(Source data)
What follows belongs to an exercise in optimizing a design on an open flow for small area; a production flow would make more cautious choices. RTL that was checked went through simulation tests only; none was proved equivalent to the original. Power is estimated from default activity; no workload was simulated.

Setup of the previous run:
==> flow/design.v <==
`timescale 1ns/1ps
module riscvTop (
   input  logic        CLK,
   input  logic        RSTn,
   output logic        iMemCsn,
   output logic [11:0] iMemAddr,    
   input  logic [31:0] iMemData,
   output logic        dMemCsn,
   output logic [11:0] dMemAddr,    
   output logic [31:0] dMemDout,
   input  logic [31:0] dMemData,
   output logic        dMemWen,
   output logic        rfWe,
   output logic [4:0]  rfRa1,
   output logic [4:0]  rfRa2,
   output logic [4:0]  rfWa,
   input  logic [31:0] rfRd1,
   input  logic [31:0] rfRd2,
   output logic [31:0] rfWd,
   output logic        halt,
   output logic [31:0] numInst
);
   logic [9:0]  pc;       
   logic [3:0]  ph;
   logic [31:0] r;
   logic [3:1]  prev;    
   logic        carry, eq;
   wire [31:0] ins = iMemData;
   wire [2:0]  f3  = ins[14:12];
   wire isJal   = ins[3];
   wire isLui   = ins[2] & ~ins[3];
   wire isSys   = ins[6] & ins[4];
   wire isBr    = ins[6] & ~ins[4] & ~ins[2];
   wire isLoad  = ~ins[5] & ~ins[4];
   wire isStore = ~ins[6] & ins[5] & ~ins[4];
   wire isImm   = ~ins[5] & ins[4];
   wire isAlu   = ~ins[6] & ins[4] & ~ins[2];    
   wire isReg   = isAlu & ins[5];
   wire regWr   = isAlu | isLui | isJal | isLoad;
   wire aluOp   = isAlu & ~p2;
   wire isSll   = aluOp & (f3 == 3'b001);
   wire isSrl   = aluOp & (f3 == 3'b101);
   wire isSlt   = aluOp & (f3 == 3'b010);
   wire isLogic = aluOp & f3[2] & (f3[1] | ~f3[0]);    
   wire isSub   = ~p2 & ((isReg & (f3 == 3'b000) & ins[30]) | (isAlu & (f3 == 3'b010)) | isBr);
   wire p2    = ph[3] & ~ph[2];             
   wire prime = (ph == 4'd15);
   wire wr    = ph[3] & ~ph[1] & ~ph[0];    
   wire [2:0] dig = ph[2:0];
   wire [4:0] shamt = isImm ? ins[24:20] : rfRd2[4:0];
   wire       frac  = |shamt[1:0];
   logic [3:0] ri;
   logic [1:0] fs;
   always_comb begin
      fs = 2'd0;
      if (isSrl)      fs = -shamt[1:0];
      else if (isSll) fs = shamt[1:0];
   end
   wire [3:0] first = isSrl ? {1'b0, shamt[4:2]} : isSll ? {1'b1, ~shamt[4:2]} : 4'hf;
   wire       setup = (ph == 4'd14);
   wire       hold  = prime & isSrl & ~frac;
   always_ff @(posedge CLK) ri <= setup ? first : ri + {3'd0, ~hold};
   wire       usePc   = isJal | p2;
   wire       inRange = ~ri[3] & ~isLui & ~usePc;
   logic [3:0] pcDig;
   always_comb begin
      case (dig)
         3'd0: pcDig = {pc[1:0], 2'b00};
         3'd1: pcDig = pc[5:2];
         3'd2: pcDig = pc[9:6];
         default: pcDig = 4'd0;
      endcase
   end
   wire [3:0] cur = inRange ? rfRd1[{ri[2:0], 2'b00} +: 4] : (usePc ? pcDig : 4'd0);
   logic [3:0] opA;
   always_comb begin
      case (fs)
         2'd0: opA = cur;
         2'd1: opA = {cur[2:0], prev[3]};
         2'd2: opA = {cur[1:0], prev[3:2]};
         default: opA = {cur[0], prev[3:1]};
      endcase
   end
   wire taken = isJal | (isBr & (eq ^ ins[12]));
   wire useS  = isStore | isBr;
   logic [3:0] immIS;
   always_comb begin
      case (dig)
         3'd0: immIS = useS ? ins[10:7] : ins[23:20];
         3'd1: immIS = {ins[27:25], useS ? ins[11] : ins[24]};
         3'd2: immIS = {p2 ? (isJal ? ins[20] : ins[7]) : ins[31], ins[30:28]};
         default: immIS = {4{ins[31]}};
      endcase
   end
   wire [3:0] four   = {1'b0, dig == 3'd0, 2'b00};
   wire [3:0] immU   = (dig < 3'd3) ? 4'd0 : ins[{dig, 2'b00} +: 4];
   wire [3:0] rs2Dig = rfRd2[{dig, 2'b00} +: 4];
   logic [3:0] opB;
   always_comb begin
      if (p2)                opB = taken ? immIS : four;
      else if (isReg | isBr) opB = rs2Dig;
      else if (isLui)        opB = immU;
      else if (isJal)        opB = four;
      else                   opB = immIS;
   end
   wire isShift = isSll | isSrl;
   wire [3:0] bx = (opB ^ {4{isSub}}) & {4{~isShift}};
   wire [3:0] p  = opA ^ bx;
   wire [3:0] g  = opA & bx;
   wire X = ~isSlt & ~(isLogic & f3[1] & f3[0]);
   wire A = ~isSlt & ~isLogic;
   wire O = isLogic & f3[1];
   logic [4:0] c;
   logic [3:0] out;
   always_comb begin
      c[0] = carry;
      for (int i = 0; i < 4; i++) begin
         out[i]   = ((p[i] & X) ^ (c[i] & A)) | (g[i] & O);
         c[i + 1] = g[i] | (p[i] & c[i]);
      end
   end
   wire lt  = ~c[4] ^ opA[3] ^ opB[3];
   wire p1dig = ~ph[3];
   wire last1 = p1dig & (dig == 3'd7);    
   always_ff @(posedge CLK) begin
      r     <= {out, r[31:4]};
      prev  <= cur[3:1];
      carry <= prime ? isSub : c[4] & ~last1;
      eq    <= (last1 & isSlt) ? lt : ((p1dig & (dig == 3'd0)) | eq) & (~p1dig | (out == 4'd0));
   end
   wire last = p2 & ph[1];                  
   always_ff @(posedge CLK) begin
      if (RSTn) begin
         ph   <= 4'd14;
         pc   <= 10'd0;
         halt <= 1'b0;
      end else begin
         case (ph)
            4'd10:   ph <= 4'd14;
            default: ph <= ph + 4'd1;
         endcase
         if (last && !isSys) pc <= {out, r[31:26]};
         if (wr && isSys) halt <= 1'b1;
      end
   end
   logic       cc, clr;
   wire        rot = p1dig & ~halt;
   wire [4:0]  inc = {1'b0, clr ? 4'd0 : numInst[3:0]} + {4'd0, (dig == 3'd0) | cc};
   always_ff @(posedge CLK) begin
      cc <= inc[4];
      if (rot) numInst <= {inc[3:0], numInst[31:4]};
      if (RSTn) clr <= 1'b1;
      else if (rot && dig == 3'd7) clr <= 1'b0;
   end
   assign iMemCsn  = 1'b0;
   assign iMemAddr = {pc, 2'b00};
   assign rfRa1    = ins[19:15];
   assign rfRa2    = ins[24:20];
   assign rfWa     = ins[11:7];
   assign rfWe     = wr & regWr & (ins[11:7] != 5'd0);
   assign rfWd     = isLoad ? dMemData : {r[31:1], r[0] | (isAlu & (f3 == 3'b010) & eq)};
   assign dMemCsn  = 1'b0;
   assign dMemWen  = ~(wr & isStore);
   assign dMemAddr = r[13:2];
   assign dMemDout = rfRd2;
endmodule
clock: 7.0 ns
lec_check: 0
cap_margin: 20
core_margin: 2
core_utilization: 55
cts_buf_list: sky130_fd_sc_hd__clkbuf_8
slew_margin: 20
standard.sh (not shown) runs the stock make flow with config.mk's settings and CLKGATE_MAP_FILE= SYNTH_SCRIPT=/design/flow/synth_recipe.tcl, a recipe that flattens the netlist after the stock synthesis.
==> flow/flow/run.sh <==
#!/bin/bash
# The standard ORFS layout (standard.sh), with these changes:
#  - synthesis: ABC maps the combinational logic for area
#    (flow/abc_area.script, in place of ORFS's delay-oriented abc_speed.script)
#    and adders are left to ABC as well instead of being mapped to the
#    library's half and full adders (ADDER_MAP_FILE empty). Everything else in
#    synthesis, including the flip-flops, their cell types and their names, is
#    ORFS's own;
#  - placement: the port buffers are the smallest buffer (buf_1) instead of
#    the cell buffer_ports picks; the resizer still upsizes any that timing,
#    slew or capacitance need;
#  - clock tree: clkbuf_8 buffers and no dummy loads.
# ORFS's logs are under orfs/logs/; make's own output is in standard_make.log.
set -euo pipefail
rm -rf scripts_local
cp -r "$FLOW_HOME/scripts" scripts_local
cp flow/abc_area.script scripts_local/abc_speed.script
export SCRIPTS_DIR="$PWD/scripts_local"
export ADDER_MAP_FILE=
export BUFFER_PORTS_ARGS="-buffer_cell sky130_fd_sc_hd__buf_1"
export CTS_ARGS="-sink_clustering_enable -repair_clock_nets -buf_list sky130_fd_sc_hd__clkbuf_8 -dont_use_dummy_load"
bash standard.sh > standard_make.log 2>&1
==> flow/flow/abc_area.script <==
strash
&get -n
&st
&syn2
&synch2
&put
dch -f
amap
strash
dch -f
amap
topo
stime -c
> inputs changed (the previous run -> the current run)
# the previous run
export LEC_CHECK = 0
export CAP_MARGIN = 20
export CORE_MARGIN = 2
export CORE_UTILIZATION = 55
export CTS_BUF_LIST = sky130_fd_sc_hd__clkbuf_8
export SLEW_MARGIN = 20
create_clock -name core_clock -period 7.0 [get_ports {CLK}]
# the current run
export LEC_CHECK = 0
export CAP_MARGIN = 20
export CORE_MARGIN = 2
export CORE_UTILIZATION = 30
export CTS_BUF_LIST = sky130_fd_sc_hd__clkbuf_8
export SLEW_MARGIN = 20
create_clock -name core_clock -period 7.0 [get_ports {CLK}]
[summary]
- In the flow results for the current run and the previous run, the placed instance count is smaller on the previous run.
- The current run against the previous run; final cell count without fillers is up by more than 10%.
- Maximum single-stage delay on the critical path (lower): the previous run
- The current run vs the previous run on highest attainable clock frequency: the current run is the lower one.
- The previous run → the current run: met1 demand-to-capacity share in global routing went down; overflow left after global routing did not really move; area of all placed cells without fillers went up; clock-pin slew on the worst setup and hold paths went down; worst setup slack went down.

(WHAT IS NEEDED) Among the records above, repeat exactly the line with "cp flow/abc_area.script scripts_local/abc_speed.script", the line with "- Maximum single-stage", and every line in between, and only those.

(OUTPUT FOR THIS TASK)
cp flow/abc_area.script scripts_local/abc_speed.script
export SCRIPTS_DIR="$PWD/scripts_local"
export ADDER_MAP_FILE=
export BUFFER_PORTS_ARGS="-buffer_cell sky130_fd_sc_hd__buf_1"
export CTS_ARGS="-sink_clustering_enable -repair_clock_nets -buf_list sky130_fd_sc_hd__clkbuf_8 -dont_use_dummy_load"
bash standard.sh > standard_make.log 2>&1
==> flow/flow/abc_area.script <==
strash
&get -n
&st
&syn2
&synch2
&put
dch -f
amap
strash
dch -f
amap
topo
stime -c
> inputs changed (the previous run -> the current run)
# the previous run
export LEC_CHECK = 0
export CAP_MARGIN = 20
export CORE_MARGIN = 2
export CORE_UTILIZATION = 55
export CTS_BUF_LIST = sky130_fd_sc_hd__clkbuf_8
export SLEW_MARGIN = 20
create_clock -name core_clock -period 7.0 [get_ports {CLK}]
# the current run
export LEC_CHECK = 0
export CAP_MARGIN = 20
export CORE_MARGIN = 2
export CORE_UTILIZATION = 30
export CTS_BUF_LIST = sky130_fd_sc_hd__clkbuf_8
export SLEW_MARGIN = 20
create_clock -name core_clock -period 7.0 [get_ports {CLK}]
[summary]
- In the flow results for the current run and the previous run, the placed instance count is smaller on the previous run.
- The current run against the previous run; final cell count without fillers is up by more than 10%.
- Maximum single-stage delay on the critical path (lower): the previous run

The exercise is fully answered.